**Activity:**
Print, in exact form, the lines below from the one containing "output logic [LCD_DW-1:0] lcd2_data16_hw" through the one containing "unique case (state_q)", and omit all others.

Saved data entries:
########

<file path="config.mk">
export PLATFORM = sky130hd
export DESIGN_NAME = lcd_hw_bus_master
export DESIGN_NICKNAME = d
export VERILOG_FILES = /design/src/rtl/lcd_pkg.sv /design/src/rtl/lcd_hw_bus_master.sv
export SDC_FILE = /design/constraint.sdc
export NUM_CORES = 1
export LEC_CHECK = 0
export CAP_MARGIN = 20
export CORE_ASPECT_RATIO = 1.5
export CORE_MARGIN = 5
export CORE_UTILIZATION = 50
export DETAILED_ROUTE_END_ITERATION = 16
export PLACE_DENSITY_LB_ADDON = 0.08
export SYNTH_ARGS = -nofsm -noshare
export SYNTH_HDL_FRONTEND = slang
export SYNTH_SLANG_ARGS = --single-unit
</file>
<file path="constraint.sdc">
create_clock -name clk -period 5 [get_ports clk]
set_input_delay 0.75 -clock clk [delete_from_list [all_inputs] [get_ports clk]]
set_output_delay 0.75 -clock clk [all_outputs]
set_load 0.1 [all_outputs]
</file>
<file path="src/rtl/lcd_pkg.sv">
// Shared definitions for the LCD2 hardware write master: FSM state encoding,
// default 50 MHz timing constants, bus width and a parameter range helper.
package lcd_pkg;

   localparam int unsigned LCD_DW = 16;

   // Default timing at 50 MHz
   localparam int unsigned LCD_RST_LOW_CYC  = 50000;    // 1 ms
   localparam int unsigned LCD_RST_WAIT_CYC = 6000000;  // 120 ms
   localparam int unsigned LCD_WR_LOW_CYC   = 2;
   localparam int unsigned LCD_WR_HIGH_CYC  = 2;

   typedef enum logic [2:0] {
      ST_RST_LOW  = 3'd0,
      ST_RST_WAIT = 3'd1,
      ST_IDLE     = 3'd2,
      ST_SETUP    = 3'd3,
      ST_WR_LOW   = 3'd4,
      ST_WR_HIGH  = 3'd5
   } lcd_wr_state_e;

   // True when a cycle count is >= 1 and its terminal value (cyc-1) fits in w bits
   function automatic bit lcd_cyc_fits(input int unsigned cyc, input int unsigned w);
      return (cyc >= 1) && ((64'(cyc) - 64'd1) < (64'd1 << w));
   endfunction

endpackage : lcd_pkg

</file>
<file path="src/rtl/lcd_hw_bus_master.sv">
// 8080-style write-only master driving the lcd2_*_hw signal set.
// Runs the panel reset sequence after rst_n release or on start_reset (IDLE
// only), then turns each accepted command/data word into one CS/WR cycle:
// SETUP (1) + WR_LOW (WR_LOW_CYC) + WR_HIGH (WR_HIGH_CYC) clocks. A word
// accepted in the last WR_HIGH cycle chains straight into SETUP with CS low.
//
// Ports:
//   clk, rst_n         clock, asynchronous active-low reset
//   start_reset        single-cycle request to rerun the panel reset (IDLE only)
//   in_valid/in_ready  word handshake; in_ready is combinational from state
//   in_rs, in_data     register select (0 cmd / 1 data) and 16-bit word
//   busy               high in every state except IDLE
//   lcd2_*_hw          registered panel bus (cs/wr/reset active low, rd tied 1)
module lcd_hw_bus_master
   import lcd_pkg::*;
#(
   parameter int unsigned WR_LOW_CYC   = LCD_WR_LOW_CYC,
   parameter int unsigned WR_HIGH_CYC  = LCD_WR_HIGH_CYC,
   parameter int unsigned RST_LOW_CYC  = LCD_RST_LOW_CYC,
   parameter int unsigned RST_WAIT_CYC = LCD_RST_WAIT_CYC,
   parameter int unsigned CNT_W        = 23
) (
   input  logic              clk,
   input  logic              rst_n,
   input  logic              start_reset,
   input  logic              in_valid,
   output logic              in_ready,
   input  logic              in_rs,
   input  logic [LCD_DW-1:0] in_data,
   output logic              busy,
   output logic              lcd2_cs_hw,
   output logic              lcd2_wr_hw,
   output logic              lcd2_rs_hw,
   output logic              lcd2_reset_hw,
   output logic              lcd2_rd_hw,
   output logic [LCD_DW-1:0] lcd2_data16_hw
);

   // Elaboration-time range checks: every terminal count must fit the counter
   if (!lcd_cyc_fits(WR_LOW_CYC, CNT_W)) begin : g_bad_wr_low
      $fatal(1, "WR_LOW_CYC out of range for CNT_W");
   end
   if (!lcd_cyc_fits(WR_HIGH_CYC, CNT_W)) begin : g_bad_wr_high
      $fatal(1, "WR_HIGH_CYC out of range for CNT_W");
   end
   if (!lcd_cyc_fits(RST_LOW_CYC, CNT_W)) begin : g_bad_rst_low
      $fatal(1, "RST_LOW_CYC out of range for CNT_W");
   end
   if (!lcd_cyc_fits(RST_WAIT_CYC, CNT_W)) begin : g_bad_rst_wait
      $fatal(1, "RST_WAIT_CYC out of range for CNT_W");
   end

   localparam logic [CNT_W-1:0] WR_LOW_LAST   = CNT_W'(WR_LOW_CYC - 1);
   localparam logic [CNT_W-1:0] WR_HIGH_LAST  = CNT_W'(WR_HIGH_CYC - 1);
   localparam logic [CNT_W-1:0] RST_LOW_LAST  = CNT_W'(RST_LOW_CYC - 1);
   localparam logic [CNT_W-1:0] RST_WAIT_LAST = CNT_W'(RST_WAIT_CYC - 1);

   lcd_wr_state_e     state_q, state_d;
   logic [CNT_W-1:0]  cnt_q, cnt_d;
   logic              cs_q, cs_d;
   logic              wr_q, wr_d;
   logic              rs_q, rs_d;
   logic              rst_out_q, rst_out_d;
   logic [LCD_DW-1:0] data_q, data_d;

   logic              wr_last_c;
   logic              accept_c;

   // Handshake: free in IDLE unless a reset request wins, or in the last WR_HIGH cycle
   assign wr_last_c = (state_q == ST_WR_HIGH) && (cnt_q == WR_HIGH_LAST);
   assign in_ready  = ((state_q == ST_IDLE) && !start_reset) || wr_last_c;
   assign accept_c  = in_valid && in_ready;
   assign busy      = (state_q != ST_IDLE);

   // Next state, counter and next registered bus values (derived from state_d)
   always_comb begin
      state_d   = state_q;
      rs_d      = rs_q;
      data_d    = data_q;
      cs_d      = 1'b1;
      wr_d      = 1'b1;
      rst_out_d = 1'b1;

      unique case (state_q)
         ST_RST_LOW:  if (cnt_q == RST_LOW_LAST)  state_d = ST_RST_WAIT;
         ST_RST_WAIT: if (cnt_q == RST_WAIT_LAST) state_d = ST_IDLE;
         ST_IDLE: begin
            if (start_reset) begin
               state_d = ST_RST_LOW;
            end else if (accept_c) begin
               state_d = ST_SETUP;
               rs_d    = in_rs;
               data_d  = in_data;
            end
         end
         ST_SETUP:    state_d = ST_WR_LOW;
         ST_WR_LOW:   if (cnt_q == WR_LOW_LAST) state_d = ST_WR_HIGH;
         ST_WR_HIGH: begin
            if (wr_last_c) begin
               if (accept_c) begin
                  state_d = ST_SETUP;
                  rs_d    = in_rs;
                  data_d  = in_data;
               end else begin
                  state_d = ST_IDLE;
               end
            end
         end
         default:     state_d = ST_RST_LOW;
      endcase

      unique case (state_d)
         ST_RST_LOW: begin
            rst_out_d = 1'b0;
            // A rerun reset parks the bus the same way rst_n does
            rs_d      = 1'b0;
            data_d    = '0;
         end
         ST_SETUP:   cs_d = 1'b0;
         ST_WR_LOW: begin
            cs_d = 1'b0;
            wr_d = 1'b0;
         end
         ST_WR_HIGH: cs_d = 1'b0;
         default: ;
      endcase

      // Counter restarts on every state entry; IDLE holds it at zero
      if ((state_d != state_q) || (state_q == ST_IDLE)) cnt_d = '0;
      else                                              cnt_d = cnt_q + CNT_W'(1);
   end

   // State and registered panel outputs
   always_ff @(posedge clk or negedge rst_n) begin
      if (!rst_n) begin
         state_q   <= ST_RST_LOW;
         cnt_q     <= '0;
         cs_q      <= 1'b1;
         wr_q      <= 1'b1;
         rs_q      <= 1'b0;
         rst_out_q <= 1'b0;
         data_q    <= '0;
      end else begin
         state_q   <= state_d;
         cnt_q     <= cnt_d;
         cs_q      <= cs_d;
         wr_q      <= wr_d;
         rs_q      <= rs_d;
         rst_out_q <= rst_out_d;
         data_q    <= data_d;
      end
   end

   assign lcd2_cs_hw     = cs_q;
   assign lcd2_wr_hw     = wr_q;
   assign lcd2_rs_hw     = rs_q;
   assign lcd2_reset_hw  = rst_out_q;
   assign lcd2_rd_hw     = 1'b1;
   assign lcd2_data16_hw = data_q;

endmodule : lcd_hw_bus_master

</file>
==> metrics.log <==
[metrics] met1 track demand over resource: 0.2071
[metrics] diodes inserted: 0
[metrics] Detail Placement HPWL: 4062 um
[metrics] total track usage: 0.1862
[metrics] starting density of the core: 0.5079
[metrics] drt via density: 5.893
[metrics] Final Instance Area: 3038 um2
[metrics] worst r2r dst: cnt_q[19]
[metrics] flop2flop setup slack: 2.41 ns
[metrics] Top FF cell, synth: sky130_fd_sc_hd__dfrtp_1
[metrics] DRC violation count after routing: 0
[metrics] total die area: 6686 um2
[metrics] overall power: around 0.0011 W
[metrics] FF-to-FF Start: cnt_q[16]
[metrics] global routing met2 resource utilization: 0.3422
[metrics] most instantiated library cell after synthesis: sky130_fd_sc_hd__dfrtp_1
[metrics] total clock buffers created by CTS: 5
[metrics] area added between synthesis and finish: 18.55%
[metrics] layout cells sized above 1: 0.09028
[metrics] unique cell type count in the Yosys netlist: 42
[metrics] worst min-delay path class: in -> async
[metrics] M3 GR Usage: 0.03241
[metrics] type of origin of the critical path: flip-flop
[metrics] clk_lat worst skew: 0.29 ns
[metrics] Post CTS Setup Buffer Count: 0
[metrics] kind of critical path: reg -> out
[metrics] largest net degree at the start of global routing: 47
[metrics] port bufs: 42
[metrics] count of pins over their slew limit: 0
[metrics] net count after synthesis: 273
[metrics] Fmax: 334.9 MHz
[metrics] # hold bufs at CTS: 0
[metrics] clock-pin slew reported for the worst setup and hold paths after clock tree synthesis: 0.08 ns
[metrics] data arrival time at the worst-slack endpoint: ~2.2 ns
[metrics] number of maximum-capacitance constraint violations: 0
[metrics] number of synthesized register bits: 46
[metrics] period utilisation layout: 0.5971
[metrics] Die H: 97.68 um
[metrics] top cell type by total area after synthesis: sky130_fd_sc_hd__dfrtp_1
[metrics] Pleak: roughly 1.2 nW
[metrics] largest fanout of any net on the critical path: 10
[metrics] Clock Tree Root: sky130_fd_sc_hd__clkbuf_8
[metrics] Power Dens Cells: between 300 and 400 nW/um2
[metrics] worst slew margin relative to its limit: 0.3420
[metrics] Worst setup endpoint: busy
[metrics] TritonCTS Sinks: 46
[metrics] Total Nets Final: 310
[metrics] top cells by instance count after synthesis: 44 x sky130_fd_sc_hd__dfrtp_1, 35 x sky130_fd_sc_hd__o211ai_1, 28 x sky130_fd_sc_hd__nor2_1
[metrics] IR Drop Worst-Case VDD: 248.9 uV
[metrics] Setup Total Neg Slack: 0 ns
[metrics] maximum root-to-sink buffer count: 2
[metrics] DR WL/cell: approximately 16 um
[metrics] row cnt: 32
[metrics] setup repair after global routing missed its margin: false
[metrics] Synth async-reset ratio: 1.000
[metrics] wire length of the first global-routing pass: 9873 um
[metrics] CTS tree: yes
[metrics] number of antenna violations at the first check in global routing: 0
[metrics] number of H-tree levels: 2
[metrics] final hold vios: 0
[metrics] Worst Clk Skew: 0.008147 ns
[metrics] DRT antenna net count: 0
[metrics] horizontal die dimension: 68.45 um
[metrics] global route overflow: 0
[metrics] Area after DPL: 2914 um2
[metrics] peak-usage layer in the global routing report: met2
[metrics] drt first-iter violations: around 250
[metrics] yosys synthesis warning count: 0
[metrics] total routed wirelength: 5777 um
[metrics] result of the run: completed
[metrics] launching element of the worst setup path: state_q[2]
[metrics] portion of synthesized cell area occupied by the leading cell type: 0.4297
[metrics] synthesized instance count: 250
[metrics] filler cell count in the final layout: 464
[metrics] largest cells by area after synthesis: sky130_fd_sc_hd__dfrtp_1 43%, sky130_fd_sc_hd__o211ai_1 10%, sky130_fd_sc_hd__a32oi_1 5.8%, sky130_fd_sc_hd__xor2_1 4.8%, sky130_fd_sc_hd__nor2_1 4.1%
[metrics] total via count in the routed design: ~2100
[metrics] register area share after synthesis: 0.4502
[metrics] PostCTS Resize Cnt: 0
[metrics] number of enable-type register cells in the synthesized netlist: 0
[metrics] Worst-Margin Slew: 0.9839 ns
[metrics] post-synth design cell area: roughly 2600 um2
[metrics] setup slack at placement: between 1.5 and 2 ns
[metrics] RePlAce Congestion: around 0.80
[metrics] depth of the worst register-to-register path: 5
[metrics] number of setup violations in the final report: 0
[metrics] TritonRoute pass-1 iters: 4
[metrics] area of the placeable core: 5045 um2
[metrics] clock period minus worst slack: 2.986 ns
[metrics] minimum hold slack: about 0.42 ns
[metrics] kind of capture point of the worst setup path: output port
[metrics] number of top-level pins: 44
[metrics] Final WS setup: 2.014 ns
[metrics] Syn Area/Cell: 10.25 um2
[metrics] data required time at the worst endpoint: 4.25 ns
[metrics] number of global-route vias before repair: ~2100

########

**Exercise result:**
   output logic [LCD_DW-1:0] lcd2_data16_hw
);

   // Elaboration-time range checks: every terminal count must fit the counter
   if (!lcd_cyc_fits(WR_LOW_CYC, CNT_W)) begin : g_bad_wr_low
      $fatal(1, "WR_LOW_CYC out of range for CNT_W");
   end
   if (!lcd_cyc_fits(WR_HIGH_CYC, CNT_W)) begin : g_bad_wr_high
      $fatal(1, "WR_HIGH_CYC out of range for CNT_W");
   end
   if (!lcd_cyc_fits(RST_LOW_CYC, CNT_W)) begin : g_bad_rst_low
      $fatal(1, "RST_LOW_CYC out of range for CNT_W");
   end
   if (!lcd_cyc_fits(RST_WAIT_CYC, CNT_W)) begin : g_bad_rst_wait
      $fatal(1, "RST_WAIT_CYC out of range for CNT_W");
   end

   localparam logic [CNT_W-1:0] WR_LOW_LAST   = CNT_W'(WR_LOW_CYC - 1);
   localparam logic [CNT_W-1:0] WR_HIGH_LAST  = CNT_W'(WR_HIGH_CYC - 1);
   localparam logic [CNT_W-1:0] RST_LOW_LAST  = CNT_W'(RST_LOW_CYC - 1);
   localparam logic [CNT_W-1:0] RST_WAIT_LAST = CNT_W'(RST_WAIT_CYC - 1);

   lcd_wr_state_e     state_q, state_d;
   logic [CNT_W-1:0]  cnt_q, cnt_d;
   logic              cs_q, cs_d;
   logic              wr_q, wr_d;
   logic              rs_q, rs_d;
   logic              rst_out_q, rst_out_d;
   logic [LCD_DW-1:0] data_q, data_d;

   logic              wr_last_c;
   logic              accept_c;

   // Handshake: free in IDLE unless a reset request wins, or in the last WR_HIGH cycle
   assign wr_last_c = (state_q == ST_WR_HIGH) && (cnt_q == WR_HIGH_LAST);
   assign in_ready  = ((state_q == ST_IDLE) && !start_reset) || wr_last_c;
   assign accept_c  = in_valid && in_ready;
   assign busy      = (state_q != ST_IDLE);

   // Next state, counter and next registered bus values (derived from state_d)
   always_comb begin
      state_d   = state_q;
      rs_d      = rs_q;
      data_d    = data_q;
      cs_d      = 1'b1;
      wr_d      = 1'b1;
      rst_out_d = 1'b1;

      unique case (state_q)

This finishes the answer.